■ About this exercise ■
Check every line of the data below for "modport". Copy each one that has it.
# # # #
$ cat config.mk
export PLATFORM = sky130hd
export DESIGN_NAME = if_fetch_unit_flat
export DESIGN_NICKNAME = d
export VERILOG_FILES = /design/src/rtl/if_fetch_unit_if.sv /design/src/rtl/if_fetch_unit.sv /design/src/flat_wrapper.sv
export SDC_FILE = /design/constraint.sdc
export NUM_CORES = 1
export LEC_CHECK = 0
export CAP_MARGIN = 15
export CELL_PAD_IN_SITES_DETAIL_PLACEMENT = 1
export CELL_PAD_IN_SITES_GLOBAL_PLACEMENT = 1
export CORE_MARGIN = 3
export CORE_UTILIZATION = 26
export CTS_CLUSTER_DIAMETER = 200
export CTS_CLUSTER_SIZE = 24
export DETAILED_ROUTE_END_ITERATION = 16
export PLACE_DENSITY = 0.88
export SETUP_SLACK_MARGIN = 0.2
export SYNTH_ARGS = -nofsm -noshare
export SYNTH_HDL_FRONTEND = slang
export SYNTH_SLANG_ARGS = --single-unit
$ cat constraint.sdc
create_clock -name clk -period 2.35 [get_ports clk]
set_clock_uncertainty 0.2 [all_clocks]
set_input_delay 0.705 -clock clk [delete_from_list [all_inputs] [get_ports clk]]
set_output_delay 0.705 -clock clk [all_outputs]
set_load 0.005 [all_outputs]
$ cat src/rtl/if_fetch_unit_if.sv
// Bundles the instruction-memory port, the decode handshake and the status outputs of the fetch stage.
// The master modport belongs to the fetch unit, and the slave modport belongs to its environment.
interface if_fetch_unit_if #(
  parameter int CNT_W = 32
);
  logic [31:0]      npc;
  logic [31:0]      pc;
  logic             imem_req;
  logic [31:0]      imem_addr;
  logic             imem_gnt;
  logic             imem_rvalid;
  logic [31:0]      imem_rdata;
  logic [31:0]      inst;
  logic             inst_valid;
  logic             inst_ready;
  logic             fetch_err;
  logic [CNT_W-1:0] fetch_cnt;

  modport master (
    input  npc, imem_gnt, imem_rvalid, imem_rdata, inst_ready,
    output pc, imem_req, imem_addr, inst, inst_valid, fetch_err, fetch_cnt
  );

  modport slave (
    output npc, imem_gnt, imem_rvalid, imem_rdata, inst_ready,
    input  pc, imem_req, imem_addr, inst, inst_valid, fetch_err, fetch_cnt
  );
endinterface

$ cat src/rtl/if_fetch_unit.sv
// MIPS instruction-fetch stage: it owns the PC, fetches over a req/gnt/rvalid port, and hands instructions to decode.
// A misaligned next PC traps into a sticky error state, and only reset leaves that state.
module if_fetch_unit #(
  parameter logic [31:0] RESET_PC = 32'h0000_3000,
  parameter int          CNT_W    = 32
) (
  input logic             clk,
  input logic             rstn,
  if_fetch_unit_if.master bus
);

  typedef enum logic [2:0] {
    S_IDLE = 3'd0,
    S_REQ  = 3'd1,
    S_WAIT = 3'd2,
    S_HOLD = 3'd3,
    S_ERR  = 3'd4
  } state_t;

  state_t           r_state;
  logic [31:0]      r_pc;
  logic [31:0]      r_inst;
  logic             r_inst_valid;
  logic             r_fetch_err;
  logic [CNT_W-1:0] r_fetch_cnt;
  logic             w_imem_req;

  assign w_imem_req = (r_state == S_REQ);

  // Fetch FSM with PC, instruction, trap and retired-count registers
  always_ff @(posedge clk) begin
    if (!rstn) begin
      r_state      <= S_IDLE;
      r_pc         <= RESET_PC;
      r_inst       <= 32'h0000_0000;
      r_inst_valid <= 1'b0;
      r_fetch_err  <= 1'b0;
      r_fetch_cnt  <= {CNT_W{1'b0}};
    end else begin
      case (r_state)
        S_IDLE: begin
          r_state <= S_REQ;
        end
        S_REQ: begin
          if (bus.imem_gnt) begin
            r_state <= S_WAIT;
          end else begin
            r_state <= S_REQ;
          end
        end
        S_WAIT: begin
          if (bus.imem_rvalid) begin
            r_inst       <= bus.imem_rdata;
            r_inst_valid <= 1'b1;
            r_state      <= S_HOLD;
          end else begin
            r_state <= S_WAIT;
          end
        end
        S_HOLD: begin
          if (bus.inst_ready) begin
            r_inst_valid <= 1'b0;
            r_pc         <= bus.npc;
            r_fetch_cnt  <= r_fetch_cnt + {{(CNT_W-1){1'b0}}, 1'b1};
            // The faulting npc remains in pc so that the trap handler can report it
            if (bus.npc[1:0] == 2'b00) begin
              r_state <= S_REQ;
            end else begin
              r_state     <= S_ERR;
              r_fetch_err <= 1'b1;
            end
          end else begin
            r_state <= S_HOLD;
          end
        end
        S_ERR: begin
          r_state      <= S_ERR;
          r_fetch_err  <= 1'b1;
          r_inst_valid <= 1'b0;
        end
        default: begin
          r_state      <= S_IDLE;
          r_inst_valid <= 1'b0;
        end
      endcase
    end
  end

  assign bus.pc         = r_pc;
  assign bus.imem_req   = w_imem_req;
  assign bus.imem_addr  = r_pc;
  assign bus.inst       = r_inst;
  assign bus.inst_valid = r_inst_valid;
  assign bus.fetch_err  = r_fetch_err;
  assign bus.fetch_cnt  = r_fetch_cnt;

endmodule

$ cat src/flat_wrapper.sv
// flat-port wrapper written by rule: the top's interface ports become plain ports
module if_fetch_unit_flat 
#(
  parameter logic [31:0] RESET_PC = 32'h0000_3000,
  parameter int          CNT_W    = 32
)
  (clk, rstn, bus_npc, bus_imem_gnt, bus_imem_rvalid, bus_imem_rdata, bus_inst_ready, bus_pc, bus_imem_req, bus_imem_addr, bus_inst, bus_inst_valid, bus_fetch_err, bus_fetch_cnt);
  if_fetch_unit_if #(.CNT_W(CNT_W)) bus_i ();
  input logic clk;
  input logic rstn;
  input wire logic [$bits(bus_i.npc)-1:0] bus_npc;
  input wire logic [$bits(bus_i.imem_gnt)-1:0] bus_imem_gnt;
  input wire logic [$bits(bus_i.imem_rvalid)-1:0] bus_imem_rvalid;
  input wire logic [$bits(bus_i.imem_rdata)-1:0] bus_imem_rdata;
  input wire logic [$bits(bus_i.inst_ready)-1:0] bus_inst_ready;
  output wire logic [$bits(bus_i.pc)-1:0] bus_pc;
  output wire logic [$bits(bus_i.imem_req)-1:0] bus_imem_req;
  output wire logic [$bits(bus_i.imem_addr)-1:0] bus_imem_addr;
  output wire logic [$bits(bus_i.inst)-1:0] bus_inst;
  output wire logic [$bits(bus_i.inst_valid)-1:0] bus_inst_valid;
  output wire logic [$bits(bus_i.fetch_err)-1:0] bus_fetch_err;
  output wire logic [$bits(bus_i.fetch_cnt)-1:0] bus_fetch_cnt;
  assign bus_i.npc = bus_npc;
  assign bus_i.imem_gnt = bus_imem_gnt;
  assign bus_i.imem_rvalid = bus_imem_rvalid;
  assign bus_i.imem_rdata = bus_imem_rdata;
  assign bus_i.inst_ready = bus_inst_ready;
  assign bus_pc = bus_i.pc;
  assign bus_imem_req = bus_i.imem_req;
  assign bus_imem_addr = bus_i.imem_addr;
  assign bus_inst = bus_i.inst;
  assign bus_inst_valid = bus_i.inst_valid;
  assign bus_fetch_err = bus_i.fetch_err;
  assign bus_fetch_cnt = bus_i.fetch_cnt;
  if_fetch_unit #(.RESET_PC(RESET_PC), .CNT_W(CNT_W)) u_core (.clk(clk), .rstn(rstn), .bus(bus_i));
endmodule
==> results.toml <==
[finish]
num_antenna_cells = 0
nFillCells = 1803
fin_area_um2 = 7070
post-route-util = 0.457
area_growth_pct = 68.1
drive_above_1_share = 0.199
final_nets = 779
seqCellArea_um2 = 2140
multi_input_area_um2 = 1890

[power]
power.leakage_uw = 0.00322
peakVddDrop_v = 0.000304
pwr_density_cell_nw_per_um2 = 512

[global_route]
overflow = 0
grt_usage = 0.167
antenna_found_initial = 0
grt_pass1_wl_um = 24200
grt_max_degree = 36
grt_pass1_vias = 4655

[critical_path]
crit_fanout = 8
cp_num_buf_inv = 2
reg2reg_depth = 6
reg2reg_from = "u_core.bus.fetch_cnt[5]"
crit_arrival_ns = 2.14
cp-end-kind = "flip-flop"
startpoint = "u_core.bus.fetch_cnt[5]"
path_cells = "nand4_1 -> buf_4 -> or4_4 -> buf_6 -> o31ai_1 -> a21oi_2"
crit_cells = 6
r2r_slack_ns = 0.23
worst_setup_path_start_kind = "flip-flop"
endpoint = "u_core.bus.fetch_cnt[16]"
path_class = "flip-flop to flip-flop"
required_ns = 2.38
cp_slowest_stage_delay_ns = 0.60
reg2reg_to = "u_core.bus.fetch_cnt[16]"
slowest_stage = "or4_4"
cp_top_family = "simple AND/OR/NAND/NOR gates"

[logic_synthesis]
synthCells = 522
synth_top_flop_cell = "dfxtp_1"
ys_async_sr_fraction = 0
synth.distinct_cells = 39
synth_area_um2 = 4210
synth_fp_nets = 592
synth-seq-cells = 101
yosysWarnings = 0
ys_seq_area_frac = 0.481
syn_avg_cell_area_um2 = 8.06
synth_edf_count = 0

[timing]
max_slew.worst_pin.slew_ns = 0.425
drv_slew = 0
timing.hold.ws_ns = 0.254
post-route-period-util = 0.901
fin_crit_ns = 2.12
finalSetupViolCount = 0
relSlewSlack = 0.717
final-hold-violation-count = 0
fin_ws_ns = 0.233
fin_setup_tns_ns = 0
timing.fmax_mhz = 472
rsz0062_at_grt = "true"

[floorplanning]
core.rowCount = 45
ios = 200
dieHeight_um = 133
core_um2 = 15500
dieArea_um2 = 17700
start_util = 0.272
die_w_um = 133

[hold_path]
hold_path.class = "flip-flop to flip-flop"

[outcome]
status = "finished clean"

[clock_network]
clk_pin_slew_ns = 0.07
hold_buffers = 0
root_buffer = "clkbuf_16"
clk_path_buf_depth = 2
cts_sinks = 101
numCtsBuffers = 9
htree_levels = 3
insertion_delay_ns = 0.34
cts_tree = "yes"

[placement]
numPortBuffers = 199
gp_congestion = 0.787
placed_cell_area_um2 = 6390
place_ws_ns = -0.511
place.detailed.hpwl_um = 10800

[drt]
finalWirelength_um = 15100
postRouteAntennaNets = 0
vias = 4362
drc = 0
dr.pass1.iters = 4
vias_per_cell = 4.72
drtIter0Drc = 173
wire_per_inst_um = 16.3

[job]
max_cap_violations = 0
[metrics by stage]
| stage | std cells | total power [uW] |
|---|---|---|
| finish | 925 | 3620 |
| global route | 925 | 3770 |
| CTS | 922 | 3680 |
| detailed placement | 897 | 2150 |
| global placement | 897 | 2150 |
| floorplan | 522 | 1910 |
[worst min path at each step]
| stage | from | end | slack [ns] | cells past startpoint |
|---|---|---|---|---|
| final | u_core.bus.inst[7] | u_core.bus.inst[7] | 0.25 | 2 |
| after detailed placement | u_core.bus.inst[23] | u_core.bus.inst[23] | 0.25 | 2 |
| after CTS | u_core.bus.inst[23] | u_core.bus.inst[23] | 0.26 | 2 |
| after global placement | u_core.bus.inst[16] | u_core.bus.inst[16] | 0.24 | 2 |
| after global routing | u_core.bus.inst[14] | u_core.bus.inst[14] | 0.27 | 2 |
| after floorplan | u_core.bus.inst[0] | u_core.bus.inst[0] | 0.25 | 2 |
[worst register-to-register path, stage by stage (launching register included)]
cell	delay, ns
dfxtp_4	0.37
nand4_1	0.07
buf_4	0.16
or4_4	0.60
buf_6	0.16
o31ai_1	0.34
a21oi_2	0.09
[kinds of logic after synthesis]
kind of cell,synth area share
AND/OR/NAND/NOR,0.254
AO/OA/AOI/OAI,0.144
flip-flops,0.481
buffers and inverters,0.0949
XOR/XNOR,0.0187
multiplexers,0.00476
adder cells (fa/ha/maj),0.00297
[cells in the final DEF (no fill, tap or decap), drive strengths merged, types with 2 or more instances in the layout]
| cell | netlist | final |
|---|---|---|
| a21oi | 84 | 84 |
| a311oi | 2 | 2 |
| and2 | 2 | 2 |
| and3 | 3 | 3 |
| buf | 39 | 42 |
| clkbuf | 25 | 11 |
| clkdlybuf4s50 | 0 | 128 |
| clkinv | 0 | 3 |
| dfxtp | 101 | 101 |
| dlygate4sd2 | 0 | 28 |
| dlymetal6s2s | 0 | 42 |
| inv | 6 | 6 |
| mux2i | 2 | 2 |
| nand2 | 145 | 145 |
| nand2b | 3 | 3 |
| nand3 | 12 | 12 |
| nand4 | 9 | 9 |
| nor2 | 16 | 16 |
| nor3 | 3 | 3 |
| nor4 | 2 | 2 |
| o21ai | 7 | 7 |
| o31ai | 12 | 12 |
| or3 | 10 | 10 |
| or4 | 18 | 18 |
| xnor2 | 3 | 3 |
| xor2 | 6 | 6 |
[synthesized netlist by cell type, types with 2 or more instances]
cell / n / share of area
nand2_1: 145 / 0.13
dfxtp_1: 101 / 0.48
a21oi_1: 84 / 0.10
buf_4: 32 / 0.057
clkbuf_1: 25 / 0.022
nor2_1: 16 / 0.014
or4_1: 16 / 0.029
nand3_1: 12 / 0.014
o31ai_1: 12 / 0.021
or3_1: 10 / 0.015
nand4_1: 9 / 0.013
o21ai_0: 7 / 0.0083
xor2_1: 6 / 0.012
inv_1: 5 / 0.0045
buf_1: 4 / 0.0036
and3_1: 3 / 0.0045
nand2b_1: 3 / 0.0045
nor3_1: 3 / 0.0036
xnor2_1: 3 / 0.0062
a311oi_1: 2 / 0.0042
and2_1: 2 / 0.0030
buf_6: 2 / 0.0054
mux2i_1: 2 / 0.0048
nor4_1: 2 / 0.0030
or4_4: 2 / 0.0054
[report_power, final]
part	switching, uW	total [uW]	internal (uW)
Combinational	139	346	207
Sequential	20.2	1740	1720
Clock	672	1530	858
Total	831	3620	2790
[routing by layer]
layer	wire [um]	vias up	track usage
li1	-	2120	-
met1	6070	2092	0.184
met2	7680	131	0.298
met3	1140	19	0.0653
met4	216	0	0.0474
met5	0	-	0
[area by class of cell]
| type | count | area share |
|---|---|---|
| Timing Repair Buffer | 240 | 0.347 |
| Clock inverter | 5 | 0.00849 |
| Multi-Input combinational cell | 351 | 0.267 |
| Inverter | 6 | 0.00319 |
| Tap cell | 211 | 0.0373 |
| Clock buffer | 11 | 0.0343 |
| Sequential cell | 101 | 0.303 |
[flip-flops by register name, indices dropped and copies added (netlist names)]
name and count:
u_core.bus.fetch_err 1, u_core.bus.imem_addr 32, u_core.bus.inst_valid 1, u_core.r_state 3, u_core.bus.inst 32, u_core.bus.fetch_cnt 32
[what timing repair did]
action                                  4_1_cts  5_1_grt
pin swaps                                    11        7
gates cloned                                  0        0
endpoints found under the setup margin      103       84
buffers inserted                              9        3
resized for setup                            96       78
Power figures use the tool's default switching activity.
# # # #
■ Response ■
// The master modport belongs to the fetch unit, and the slave modport belongs to its environment.
  modport master (
  modport slave (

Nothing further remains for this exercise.